A British folk-rock song with tabla and sitar is winning hearts in the UK
  • Cornershop English album ‘England is a Garden,’ is played on Indian musical instruments flute, tamboura and tabla.
  • Cornershop gained popularity in the UK after their song called ‘Brimful of Asha,’ in 1988.
A British Indian Tjinder Singh led band Cornershop released a new English album England is a Garden. The songs played on flute, tamboura and tabla are winning hearts in the UK.

The band gained popularity in the UK when it came up with a new song in 1998 called ‘Brimful of Asha.’ The song topped the charts at number one in February 1998 and even displaced Céline Dion’s foghorn Titanic theme, at that time. The album then was dedicated to Indian playback singer Asha Bhosle and was lauded as an indie-rock triumph, as it called Bhosle “Sadi rani”.

‘England is a Garden’ is the first full-length studio album released by Singh and his partner Ben Ayres, after a five year gap. The previous album of Cornershop was ‘Hold On It’s Easy’, which was released back in 2015. Although the band also released ‘Demon is a Monster’ in 2017 to express their anti-Brexit sentiments.

‘England is a Garden’ follows an Indian Bollywood opening, starting with birds singing in their melodious voice in a garden. Tabla and sitar, which adds a mellow flow at the beginning of the music is followed by woodwind instruments that blend the airs of English folk-rock with Indian folk music.

A UK origin newspaper daily, Financial Times, called the album “unmanicured” and said in its review that, “Singh sing-speaks his vocals in the manner of Lou Reed, although gentler in tone,” in the album.

Singh grew up listening to Punjabi folk music in Britain, when his father, who was a headmaster back in India, had moved to Britain in 1965. His father used to work on London buses as he trained to become a teacher in the UK.

The Bhujhangy Group, a popular bhangra band in Handsworth, England was a favourite band of Singh before being exposed to the Smiths and the Stooges, he said in an interview with The Guardian.
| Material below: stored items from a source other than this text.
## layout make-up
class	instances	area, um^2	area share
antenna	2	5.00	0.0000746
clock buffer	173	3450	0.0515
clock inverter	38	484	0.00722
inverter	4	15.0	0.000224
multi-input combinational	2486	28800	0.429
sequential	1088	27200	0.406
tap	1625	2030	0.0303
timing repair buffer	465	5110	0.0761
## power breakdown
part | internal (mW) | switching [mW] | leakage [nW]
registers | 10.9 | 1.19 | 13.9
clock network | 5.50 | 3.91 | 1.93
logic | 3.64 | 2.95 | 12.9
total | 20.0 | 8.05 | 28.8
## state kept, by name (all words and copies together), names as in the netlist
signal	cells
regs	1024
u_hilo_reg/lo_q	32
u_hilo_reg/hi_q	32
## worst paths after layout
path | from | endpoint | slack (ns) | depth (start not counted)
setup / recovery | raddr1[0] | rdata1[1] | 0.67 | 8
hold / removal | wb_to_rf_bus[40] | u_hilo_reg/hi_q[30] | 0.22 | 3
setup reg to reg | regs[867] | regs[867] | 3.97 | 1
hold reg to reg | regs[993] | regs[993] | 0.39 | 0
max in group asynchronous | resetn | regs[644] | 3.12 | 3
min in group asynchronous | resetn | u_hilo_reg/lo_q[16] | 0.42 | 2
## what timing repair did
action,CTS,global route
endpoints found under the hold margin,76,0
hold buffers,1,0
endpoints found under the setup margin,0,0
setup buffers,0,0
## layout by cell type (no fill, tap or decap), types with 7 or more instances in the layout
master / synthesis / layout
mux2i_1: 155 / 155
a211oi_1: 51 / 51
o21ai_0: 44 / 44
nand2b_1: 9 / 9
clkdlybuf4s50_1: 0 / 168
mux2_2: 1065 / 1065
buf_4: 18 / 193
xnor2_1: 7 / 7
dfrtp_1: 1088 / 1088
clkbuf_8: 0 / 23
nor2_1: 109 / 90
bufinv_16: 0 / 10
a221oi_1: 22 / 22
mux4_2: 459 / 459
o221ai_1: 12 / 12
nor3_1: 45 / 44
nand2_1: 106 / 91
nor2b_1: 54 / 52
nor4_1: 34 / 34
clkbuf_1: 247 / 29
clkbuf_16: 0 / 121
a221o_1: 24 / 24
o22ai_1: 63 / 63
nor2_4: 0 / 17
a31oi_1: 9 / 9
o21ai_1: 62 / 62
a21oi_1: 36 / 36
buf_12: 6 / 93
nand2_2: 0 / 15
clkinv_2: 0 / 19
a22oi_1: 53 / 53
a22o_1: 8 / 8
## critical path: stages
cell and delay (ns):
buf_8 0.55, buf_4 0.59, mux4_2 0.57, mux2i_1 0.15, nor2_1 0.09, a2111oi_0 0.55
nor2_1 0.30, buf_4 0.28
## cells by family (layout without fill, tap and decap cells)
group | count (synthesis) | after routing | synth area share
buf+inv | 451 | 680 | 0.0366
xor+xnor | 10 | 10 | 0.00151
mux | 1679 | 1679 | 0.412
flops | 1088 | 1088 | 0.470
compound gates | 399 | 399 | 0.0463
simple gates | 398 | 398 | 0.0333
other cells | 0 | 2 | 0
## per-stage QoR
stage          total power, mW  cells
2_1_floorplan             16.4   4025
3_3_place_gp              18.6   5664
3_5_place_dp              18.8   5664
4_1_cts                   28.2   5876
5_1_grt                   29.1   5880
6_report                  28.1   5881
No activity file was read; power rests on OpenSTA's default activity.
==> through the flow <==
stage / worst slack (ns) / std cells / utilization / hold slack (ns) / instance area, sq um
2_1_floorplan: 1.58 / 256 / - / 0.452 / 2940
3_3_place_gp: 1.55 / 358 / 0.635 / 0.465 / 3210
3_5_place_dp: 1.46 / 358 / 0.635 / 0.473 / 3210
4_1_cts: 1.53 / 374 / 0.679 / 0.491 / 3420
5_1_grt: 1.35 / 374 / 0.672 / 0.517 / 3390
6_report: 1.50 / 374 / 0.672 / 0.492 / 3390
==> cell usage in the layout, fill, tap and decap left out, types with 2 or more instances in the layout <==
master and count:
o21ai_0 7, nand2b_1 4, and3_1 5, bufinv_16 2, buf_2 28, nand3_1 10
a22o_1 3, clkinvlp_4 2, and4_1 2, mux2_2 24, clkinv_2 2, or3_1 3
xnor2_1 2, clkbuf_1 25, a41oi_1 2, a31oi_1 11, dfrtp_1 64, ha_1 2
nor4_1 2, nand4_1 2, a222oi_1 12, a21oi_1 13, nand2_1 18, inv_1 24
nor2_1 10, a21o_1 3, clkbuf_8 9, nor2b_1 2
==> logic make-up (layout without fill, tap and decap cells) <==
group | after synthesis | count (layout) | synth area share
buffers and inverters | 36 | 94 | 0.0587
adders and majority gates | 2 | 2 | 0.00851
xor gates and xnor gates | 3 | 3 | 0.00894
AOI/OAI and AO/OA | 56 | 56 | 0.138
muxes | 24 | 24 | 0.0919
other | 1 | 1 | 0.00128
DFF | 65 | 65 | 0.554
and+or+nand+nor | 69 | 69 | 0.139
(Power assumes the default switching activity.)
## config.mk

```make
export PLATFORM = sky130hd
export DESIGN_NAME = uart_tx_fsm_serializer
export DESIGN_NICKNAME = d
export VERILOG_FILES = /design/src/rtl/uart_tx_pkg.sv /design/src/rtl/uart_tx_serializer.sv /design/src/rtl/uart_tx_fsm_serializer.sv
export SDC_FILE = /design/constraint.sdc
export NUM_CORES = 1
export LEC_CHECK = 0
export CORE_UTILIZATION = 42
export CTS_CLUSTER_DIAMETER = 120
export CTS_CLUSTER_SIZE = 8
export DETAILED_ROUTE_END_ITERATION = 12
export GPL_TIMING_DRIVEN = 0
export PLACE_DENSITY = 0.68
export SYNTH_ARGS = -nofsm -noshare
export SYNTH_HDL_FRONTEND = slang
export SYNTH_HIERARCHICAL = 1
export SYNTH_SLANG_ARGS = --single-unit
```

## constraint.sdc

```tcl
create_clock -name CLK -period 2.85 [get_ports CLK]
set_input_delay 0.57 -clock CLK [delete_from_list [all_inputs] [get_ports CLK]]
set_output_delay 0.57 -clock CLK [all_outputs]
set_load 0.01 [all_outputs]
```

## src/rtl/uart_tx_pkg.sv

```systemverilog
`default_nettype none
// ============================================================================
// Module   : uart_tx_pkg
// Purpose  : Shared UART TX state encoding and line-level bit constants.
//            STOP2 is present only when UART_TX_TWO_STOP_EN is defined.
// Revision : 1.0 - initial release
// ============================================================================
package uart_tx_pkg;

    localparam logic START_BIT = 1'b0;
    localparam logic STOP_BIT  = 1'b1;

`ifdef UART_TX_TWO_STOP_EN
    typedef enum logic [2:0] {
        IDLE   = 3'd0,
        START  = 3'd1,
        DATA   = 3'd2,
        PARITY = 3'd3,
        STOP   = 3'd4,
        STOP2  = 3'd5
    } tx_state_t;
`else
    typedef enum logic [2:0] {
        IDLE   = 3'd0,
        START  = 3'd1,
        DATA   = 3'd2,
        PARITY = 3'd3,
        STOP   = 3'd4
    } tx_state_t;
`endif

endpackage : uart_tx_pkg
`default_nettype wire

```

## src/rtl/uart_tx_serializer.sv

```systemverilog
`default_nettype none
// ============================================================================
// Module   : uart_tx_serializer
// Purpose  : Payload store register and LSB-first bit selection for UART TX.
// Revision : 1.0 - initial release
// ============================================================================
module uart_tx_serializer
    import uart_tx_pkg::*;
#(
    parameter int DATA_WIDTH = 8
) (
    input  logic                  CLK,
    input  logic                  RST,
    input  logic                  load,
    input  logic                  shift_en,
    input  logic [DATA_WIDTH-1:0] din,
    output logic [DATA_WIDTH-1:0] store,
    output logic                  next_bit,
    output logic                  last
);

    localparam int CNT_W = (DATA_WIDTH > 1) ? $clog2(DATA_WIDTH) : 1;
    localparam logic [CNT_W-1:0] LAST_IDX = CNT_W'(DATA_WIDTH - 1);

    logic [CNT_W-1:0] bit_cnt;
    logic [CNT_W-1:0] cnt_inc;
    logic [CNT_W-1:0] peek_idx;

    assign last     = (bit_cnt == LAST_IDX);
    assign cnt_inc  = last ? '0 : bit_cnt + 1'b1;
    // The output register captures the bit that will be on the line next cycle.
    assign peek_idx = shift_en ? cnt_inc : bit_cnt;
    assign next_bit = store[peek_idx];

    always_ff @(posedge CLK) begin
        if (RST) begin
            store   <= '0;
            bit_cnt <= '0;
        end else if (load) begin
            store   <= din;
            bit_cnt <= '0;
        end else if (shift_en) begin
            bit_cnt <= cnt_inc;
        end
    end

endmodule : uart_tx_serializer
`default_nettype wire

```

## src/rtl/uart_tx_fsm_serializer.sv

```systemverilog
`default_nettype none
// ============================================================================
// Module   : uart_tx_fsm_serializer
// Purpose  : UART transmit FSM, one bit per CLK, optional parity bit.
//            Define UART_TX_TWO_STOP_EN for a second stop bit (STOP2).
// Revision : 1.0 - initial release
// ============================================================================
module uart_tx_fsm_serializer
    import uart_tx_pkg::*;
#(
    parameter int DATA_WIDTH = 8
) (
    input  logic                  CLK,
    input  logic                  RST,
    input  logic [DATA_WIDTH-1:0] P_DATA,
    input  logic                  Data_Valid,
    input  logic                  PAR_EN,
    input  logic                  par_bit,
    output logic [DATA_WIDTH-1:0] store,
    output logic                  busy,
    output logic                  TX_OUT
);

    tx_state_t state;
    logic      par_en_q;
    logic      par_q;
    logic      load;
    logic      shift_en;
    logic      ser_bit;
    logic      ser_last;

    assign load     = (state == IDLE) && Data_Valid;
    assign shift_en = (state == DATA);

    uart_tx_serializer #(
        .DATA_WIDTH (DATA_WIDTH)
    ) u_serializer (
        .CLK      (CLK),
        .RST      (RST),
        .load     (load),
        .shift_en (shift_en),
        .din      (P_DATA),
        .store    (store),
        .next_bit (ser_bit),
        .last     (ser_last)
    );

    // Outputs are registered from the next state, so TX_OUT/busy align with state.
    always_ff @(posedge CLK) begin
        if (RST) begin
            state    <= IDLE;
            TX_OUT   <= STOP_BIT;
            busy     <= 1'b0;
            par_en_q <= 1'b0;
            par_q    <= 1'b0;
        end else begin
            case (state)
                IDLE: begin
                    if (Data_Valid) begin
                        state    <= START;
                        TX_OUT   <= START_BIT;
                        busy     <= 1'b1;
                        par_en_q <= PAR_EN;
                    end
                end
                START: begin
                    par_q  <= par_bit;
                    state  <= DATA;
                    TX_OUT <= ser_bit;
                end
                DATA: begin
                    if (!ser_last) begin
                        TX_OUT <= ser_bit;
                    end else if (par_en_q) begin
                        state  <= PARITY;
                        TX_OUT <= par_q;
                    end else begin
                        state  <= STOP;
                        TX_OUT <= STOP_BIT;
                    end
                end
                PARITY: begin
                    state  <= STOP;
                    TX_OUT <= STOP_BIT;
                end
`ifdef UART_TX_TWO_STOP_EN
                STOP: begin
                    state  <= STOP2;
                    TX_OUT <= STOP_BIT;
                end
                STOP2: begin
                    state  <= IDLE;
                    TX_OUT <= STOP_BIT;
                    busy   <= 1'b0;
                end
`else
                STOP: begin
                    state  <= IDLE;
                    TX_OUT <= STOP_BIT;
                    busy   <= 1'b0;
                end
`endif
                default: begin
                    state  <= IDLE;
                    TX_OUT <= STOP_BIT;
                    busy   <= 1'b0;
                end
            endcase
        end
    end

endmodule : uart_tx_fsm_serializer
`default_nettype wire

```

==> results_dict.tcl <==
set metrics [dict create \
    crit_type "reg -> reg" \
    cts.clk_slew.worst_paths_ns 0.10 \
    ys_async_sr_fraction_pct 0 \
    worstSetupStartpoint "state[1]" \
    synth_cell_types 30 \
    powerDensity_nw_per_um2 450 \
    antenna_found_initial 0 \
    ir_drop_v 0.000304 \
    synthTopCellsByCount "18 x dfxtp_1, 13 x nor2_1, 12 x mux2i_1" \
    cts-buffers-inserted 3 \
    cts_tree "yes" \
    finalSetupViolations 0 \
    critPathRequiredTime_ns 3.02 \
    crit_path_max_fanout 7 \
    min_from "par_q" \
    synth_ff_type "dfxtp_1" \
    htree_levels 1 \
    grt_max_degree 11 \
    ctsResizeCount 0 \
    rsz0062_at_grt "false" \
    relSlewSlack_pct 57.7 \
    drtPass1Iterations 8 \
    clock_skew_ns 0.00104 \
    synth_top_area_share_pct 41.3 \
    start_util_pct 44.5 \
    clk_latency_ns 0.28 \
    die_area_um2 2260 \
    synth_warnings 6 \
    rows 16 \
    drv_slew 0 \
    diodes 0 \
    overflow 0 \
    syn_area_um2 872 \
    violations "DRC" \
    final_cells 141 \
    syn-instance-count 89 \
    synth_seq_area_share_pct 41.3 \
    min_period_ns 2.66 \
    root_buffer "clkbuf_4" \
    post-route-drc-count 1 \
    synth_top_area_cell "dfxtp_1" \
    synth.area.top_cells "dfxtp_1 41%, mux2i_1 14%, nor2_1 5.6%" \
    fin_crit_sh_pct 93.4 \
    cts_max_path_buffers 2 \
    drtIter0Drc 9 \
    detail_route.wl_per_cell_um 11.8 \
    hold_viol 0 \
    final_nets 131 \
    ys_seq_elements 18 \
    layout-drive-gt1-share_pct 10.5 \
    post_cts_buffers 0 \
    outcome "complete, but fails checks" \
    avgSynthCellArea_um2 9.80 \
    leakagePower_uw 0.000459 \
    vias 713 \
    syn_to_final_growth_pct 32.1 \
    grt_usage_pct 16.1 \
    io_buffers 22 \
    ant_nets 0 \
    yosysMostFrequentCell "dfxtp_1" \
    place.gp.congestion 0.723 \
    grt_pass1_vias 605 \
    finalSetupTns_ns 0 \
    hold_path_class "reg -> reg" \
    rr_startpoint "state[1]" \
    hold_buffers 0 \
    grt_pass1_wl_mm 2.57 \
    synth_nets 104 \
    coreArea_um2 1960 \
    drv_cap 0 \
    worst_pin_slew_ns 0.635 \
    hpwl_mm 1.26 \
    synth-edff-count 0 \
    clock-sinks 18 \
    wl_mm 1.67 \
    die_w_um 47.6 \
    cp_data_arrival_time_ns 2.83 \
    die_y_um 47.6 \
    dp.cells 138 \
    cp-start-kind "register" \
    fmax_ghz 0.376 \
    boundaryPins 23 \
    via_per_inst 5.06 \
    hold_ws_ns 0.509 \
    worstSetupEndpointType "register" \
]
[power breakdown]
group	total [µW]	switching [µW]	internal (µW)
Clock	122	73.0	49.0
Sequential	281	12.8	268
Combinational	116	46.0	69.6
Total	518	132	387
[kinds of logic (layout without fill, tap and decap cells)]
family	count (synthesis)	count (layout)	share of synthesized area, %
simple gates	33	33	22.2
flops	18	18	41.3
compound gates	14	14	11.6
mux	13	13	16.8
buf+inv	9	34	5.16
fa+ha+maj	2	2	2.87
[metrics by stage]
| stage | instance area [µm²] | power [µW] | utilization [%] | setup slack, ns |
|---|---|---|---|---|
| 6_report | 1150 | 518 | 58.7 | 0.189 |
| 5_1_grt | 1150 | 545 | 58.7 | 0.0116 |
| 4_1_cts | 1150 | 525 | 58.5 | 0.147 |
| 3_5_place_dp | 1130 | 402 | 57.4 | 0.164 |
| 3_3_place_gp | 1130 | 400 | 57.4 | 0.179 |
| 2_1_floorplan | 872 | 351 | - | 0.377 |
[sequential cells by signal, summed over array words and instances, names as in the netlist]
register and count:
u_serializer/store 8, state 3, u_serializer/bit_cnt 3, par_en_q 1, busy 1, TX_OUT 1
par_q 1
[per-layer routing]
metal / vias to the layer above / part of all wire [%] / GRT usage [%]
met5: - / 0 / 0
met4: 0 / 0.54 / 6.67
met3: 2 / 3.1 / 2.26
met2: 10 / 46 / 24.4
met1: 333 / 51 / 23.0
li1: 368 / - / -
[final cells by class]
cell class              count  area [µm²]
plain buffers               4        26.3
clock buffers               3        22.5
fillers                   192         810
inverters                   5        18.8
multi-input cells          62         470
flip-flops and latches     18         360
well taps                  27        33.8
repair buffers             22         220
[critical path, stage by stage, from the launching register on]
cell       delay [ns]
dfxtp_1          0.49
nand2b_1         0.12
nor2_1           0.10
buf_4            0.15
mux2i_2          0.30
mux4_1           0.59
a211o_1          0.33
a2111oi_1        0.39
a21oi_1          0.08
[layout by cell type, fill, tap and decap left out]
| cell type | synthesis | final |
|---|---|---|
| nand3_1 | 1 | 1 |
| o31ai_1 | 1 | 1 |
| o21ai_0 | 1 | 1 |
| dfxtp_1 | 18 | 18 |
| mux2i_2 | 0 | 1 |
| nor3b_1 | 2 | 2 |
| o221a_2 | 1 | 1 |
| mux4_1 | 1 | 1 |
| nor2_1 | 13 | 13 |
| nand3b_1 | 2 | 2 |
| o32a_1 | 1 | 1 |
| ha_1 | 2 | 2 |
| nor3_1 | 5 | 5 |
| mux2i_1 | 12 | 11 |
| and3_1 | 1 | 1 |
| nor2b_1 | 1 | 1 |
| buf_4 | 1 | 1 |
| a211o_1 | 2 | 2 |
| or3b_4 | 1 | 1 |
| nor4b_4 | 1 | 1 |
| inv_1 | 5 | 5 |
| clkbuf_1 | 1 | 1 |
| clkbuf_4 | 0 | 3 |
| a21bo_2 | 1 | 1 |
| a2111oi_1 | 1 | 1 |
| a21oi_1 | 6 | 6 |
| buf_6 | 1 | 1 |
| or2_4 | 1 | 1 |
| and2_4 | 1 | 1 |
| buf_1 | 1 | 1 |
| nand2_1 | 2 | 2 |
| nand2b_1 | 2 | 2 |
| clkdlybuf4s50_1 | 0 | 22 |
[worst paths after layout]
kind	endpoint	slack (ns)	cells past startpoint
setup / recovery	TX_OUT	0.19	8
hold / removal	par_q	0.51	2
setup reg to reg	TX_OUT	0.19	8
hold reg to reg	par_q	0.51	2
No activity file was read; power rests on OpenSTA's default activity.
==> patch 1 (config.mk and constraints unchanged) <==
`DATA_WIDTH` is set to 8 in 2 places; all go to 4.
--- a/src/rtl/uart_tx_serializer.sv
+++ b/src/rtl/uart_tx_serializer.sv
@@ -8,5 +8,5 @@
     import uart_tx_pkg::*;
 #(
-    parameter int DATA_WIDTH = 8
+    parameter int DATA_WIDTH = 4
 ) (
     input  logic                  CLK,
--- a/src/rtl/uart_tx_fsm_serializer.sv
+++ b/src/rtl/uart_tx_fsm_serializer.sv
@@ -9,5 +9,5 @@
     import uart_tx_pkg::*;
 #(
-    parameter int DATA_WIDTH = 8
+    parameter int DATA_WIDTH = 4
 ) (
     input  logic                  CLK,
Interface: changed (resized P_DATA and store); port bits go from 23 to 15. The function was not compared with the original's and may differ.
==> patch 1 against the original RTL <==
- sequential cell count fell by 5
- area after synthesis fell by 34%
- largest power group unchanged
- sequential power fell by 28%
- wire length fell by 36%
- final area fell by 34%
- worst setup slack improved by 0.39 ns
- non-clock buffer count fell by 10
- total power fell by 24%
- highest routed layer unchanged
==> patch 1: results (changes against the original RTL) <==
Hold path start = par_q
Yosys synthesis warning count = 6 (unchanged)
Register clock-pin slew on the reported worst setup and hold paths = 0.08 ns (-0.02 ns)
Final antenna diode count = 0 (unchanged)
Initial antenna violation count = 0 (unchanged)
Post-CTS Repair Setup Buffers = 0 (unchanged)
Max IR drop VDD = 0.0002777 V (-8.8%)
Routed wirelength normalized by instance count = 11.66 um (-1.6%)
Cell count of the worst reg-to-reg path = 7 (-1)
Cell Int Power = 294.0 uW (-24%)
Hold Path Cell Cnt = 2 (unchanged)
Wire length of the first global-routing pass = 1.711 mm (-33%)
Maximum net fanout on the critical path = 9 (+2)
Relative slew slack = 75.71% (+18 points)
Top flop regs = u_serializer/store: 4 flops, state: 3 flops, u_serializer/bit_cnt: 2 flops
Leakage power of the design = 0.0002935 uW (-36%)
Via count of the first global-routing pass = 435 (-28%)
Commonest cells post-synth = sky130_fd_sc_hd__dfxtp_1 (13), sky130_fd_sc_hd__nor2_1 (10), sky130_fd_sc_hd__mux2i_1 (8)
Number of cells upsized or downsized after cts = 0 (unchanged)
Slowest cell on crit path = sky130_fd_sc_hd__mux4_2
Final setup skew = 0.0004697 ns (-0.0005700 ns)
RePlAce Congestion = 0.6948 (-3.8%)
Routed via count divided by cell count = 5.165 (+2.1%)
Number of port buffers = 14 (-36%)
Largest delay share family, worst path = multiplexers
Net count of the mapped netlist = 68 (-35%)
Max stage delay on crit path = 0.57 ns (-0.02 ns)
Length of the first detailed-routing pass in iterations = 3 (-5)
Async SR Flop Fraction = 0% (unchanged)
Synth cell types = 20 (-33%)
Max Buffers Root-to-Sink = 2 (unchanged)
Final slew viol count = 0 (unchanged)
Number of nets at the end of the flow = 87 (-34%)
RR Endpoint = TX_OUT
1st-iter DRT viols = 8 (-1)
Global-route total usage across every layer = 17.51% (+1.4 points)
Area contributors post-synth = sky130_fd_sc_hd__dfxtp_1 (45%), sky130_fd_sc_hd__mux2i_1 (14%), sky130_fd_sc_hd__nor2_1 (6.5%)
Share of post-route cells with drive strength above 1 = 9.211% (-1.3 points)
DP Wirelength = 779.4 um (-38%)
Worst reg-to-reg setup slack = 0.58 ns (+0.39 ns)
Status = completed
Share of the yosys chip area belonging to registers = 44.92% (+3.6 points)
Worst flop-to-flop path startpoint = state[0]
patch 1: cell types whose count changed in the layout (fill, tap and decap cells not counted), moves of 2 or more:
cell                              before  now
sky130_fd_sc_hd__clkdlybuf4s50_1      22   14
sky130_fd_sc_hd__mux2i_1              11    8
sky130_fd_sc_hd__inv_1                 5    3
sky130_fd_sc_hd__nor2_1               13   10
sky130_fd_sc_hd__dfxtp_1              18   13
patch 1: layer usage:
metal	routed length [um]	GRT usage [%]
met3	52	5.202
met2	520	30.00
met1	476	18.60
met4	12	10.34
met5	0	0
patch 1: layout make-up:
| class | count | area [um^2] |
|---|---|---|
| plain buffers | 2 | 15.01 |
| clock buffers | 4 | 26.28 |
| fillers | 123 | 520.5 |
| inverters | 3 | 11.26 |
| multi-input cells | 40 | 292.8 |
| flip-flops and latches | 13 | 260.3 |
| well taps | 15 | 18.77 |
| repair buffers | 14 | 140.1 |
patch 1: worst max path at each step:
stage          slack (ns)  cells past startpoint  endpoint  startpoint
6_report             0.58                      7    TX_OUT    state[0]
5_1_grt              0.43                      7    TX_OUT    state[0]
4_1_cts              0.53                      7    TX_OUT    state[0]
3_5_place_dp         0.56                      7    TX_OUT    state[0]
3_3_place_gp         0.61                      7    TX_OUT    state[0]
2_1_floorplan        0.74                      7    TX_OUT    state[0]
patch 1: logic make-up after synthesis:
kind of cell | after synthesis | share of synthesized area, %
compound gates | 8 | 8.422
fa+ha+maj | 1 | 2.159
buf+inv | 5 | 4.535
flops | 13 | 44.92
mux | 9 | 17.71
simple gates | 22 | 22.25
patch 1: tightest hold or removal path, delay by kind of cell (launching register included):
family / cells / cell delay [ns]
flops: 1 / 0.32
mux: 1 / 0.06
simple gates: 1 / 0.07
patch 1: metrics by stage:
| stage | instances | instance area, um^2 | utilization [%] | setup slack (ns) | hold slack, ns |
|---|---|---|---|---|---|
| after floorplan | 58 | 579.3 | - | 0.7423 | 0.4509 |
| after global placement | 87 | 738.2 | 57.45 | 0.6051 | 0.4630 |
| after detailed placement | 87 | 738.2 | 57.45 | 0.5616 | 0.4708 |
| after CTS | 91 | 764.5 | 59.49 | 0.5312 | 0.4905 |
| after global routing | 91 | 764.5 | 59.49 | 0.4276 | 0.5568 |
| final | 91 | 764.5 | 59.49 | 0.5826 | 0.4830 |
patch 1: power by group through the flow:
stage | Clock, uW | Sequential [uW] | Combinational (uW)
final | 114 | 203 | 76.9
after global routing | 126 | 205 | 84.2
after CTS | 118 | 203 | 77.9
after detailed placement | 0 | 207 | 77.4
after global placement | 0 | 207 | 76.6
after floorplan | 0 | 209 | 41.1
==> patch 2 (config.mk and constraints unchanged) <==
Without the edit above. Reset style: asynchronous (`RST`), changed in 2 clocked blocks.
--- a/src/rtl/uart_tx_serializer.sv
+++ b/src/rtl/uart_tx_serializer.sv
@@ -33,5 +33,5 @@
     assign next_bit = store[peek_idx];
 
-    always_ff @(posedge CLK) begin
+    always_ff @(posedge CLK or posedge RST) begin
         if (RST) begin
             store   <= '0;
--- a/src/rtl/uart_tx_fsm_serializer.sv
+++ b/src/rtl/uart_tx_fsm_serializer.sv
@@ -47,5 +47,5 @@
 
     // Outputs are registered from the next state, so TX_OUT/busy align with state.
-    always_ff @(posedge CLK) begin
+    always_ff @(posedge CLK or posedge RST) begin
         if (RST) begin
             state    <= IDLE;
Behaviour: differs if RST is asserted again (counterexample within 4 cycles, from zero or initial values and one cycle with RST high); with RST held inactive, the same outputs for 10 cycles.
==> patch 2 against the original RTL <==
- via count down 0.56%
- sequential share of layout area up 5.9 points
- final area is 5.4% higher
- wire length is 11% higher
- area after synthesis rose by 6.0%
- worst setup slack gained 0.22 ns
- sequential cell count unchanged
- first-iteration DRC count grew 78%
Power is not compared: it rests on default switching activity, and its combinational part moved more than twofold at a synthesized area within 25%.
==> patch 2: results (changes against the original RTL) <==
Status = completed
DP Wirelength = 1.393 mm (+10%)
Length of the first detailed-routing pass in iterations = 4 (-4)
Hold crit path type = register to register
Dpl cell area = 1179 um^2 (+4.7%)
Final antenna diode count = 0 (unchanged)
Global-route met1 utilization = 24.25% (+1.2 points)
Number of nets at the end of the flow = 122 (-6.9%)
Number of vias in the routed layout = 709 (-0.56%)
Commonest cells post-synth = sky130_fd_sc_hd__dfrtp_1 (17), sky130_fd_sc_hd__mux2_2 (9), sky130_fd_sc_hd__nor2_1 (8)
Largest delay share family, worst path = simple AND/OR/NAND/NOR gates
Met3 track utilization from global routing = 4.050% (+1.8 points)
Number of instances in the synthesized netlist = 80 (-10%)
Max Buffers Root-to-Sink = 2 (unchanged)
Register clock-pin slew on the reported worst setup and hold paths = 0.10 ns (about the same)
Wire length of the first global-routing pass = 3.256 mm (+27%)
Share of the yosys chip area belonging to registers = 48.85% (+7.5 points)
Routed wirelength normalized by instance count = 13.91 um (+17%)
Synth top area share = 46.01% (+4.7 points)
Largest net degree at the start of global routing = 12 (+1)
Async SR Flop Fraction = 100.0% (+100 points)
RePlAce Congestion = 0.7806 (+8.0%)
CTS buffer count = 3 (unchanged)
Maximum net fanout on the critical path = 8 (+1)
Global-route total usage across every layer = 17.82% (+1.7 points)
Met2 GRT Util = 27.31% (+2.9 points)
Final setup skew = 0.001189 ns (+0.0001494 ns)
Clock Root Buffer = sky130_fd_sc_hd__clkbuf_4
Slowest cell on crit path = sky130_fd_sc_hd__a2111oi_0
Net count of the mapped netlist = 95 (-8.7%)
Total routed wirelength = 1.850 mm (+11%)
Number of port buffers = 22 (unchanged)
Area contributors post-synth = sky130_fd_sc_hd__dfrtp_1 (46%), sky130_fd_sc_hd__mux2_2 (11%), sky130_fd_sc_hd__nor2_1 (3.2%)
Synth cell types = 32 (+6.7%)
Leakage power of the design = 0.0005265 uW
Max stage delay on crit path = 0.43 ns (-0.16 ns)
1st-iter DRT viols = 16 (+7)
Placed instance count = 129 (-6.5%)
Overall overflow remaining after global route = 0 (unchanged)
Share of post-route cells with drive strength above 1 = 22.64% (+12 points)
Relative slew slack = 69.26% (+12 points)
The band has been quite vocal about its Anglo-India ties, and it has reflected widely in its albums. Singh during an interview said, “My uncle was in Wolverhampton before us, and he’d said to my dad, come here, it’s all right. But my father said to me once, they’ll not always want you here in this country. That’s always stuck with me. And that’s why our songs have always reflected that right from the start.”

The song released on March 6 gained a lot of attention on social media, as many of the listeners tweeted, showing their excitement even before its release.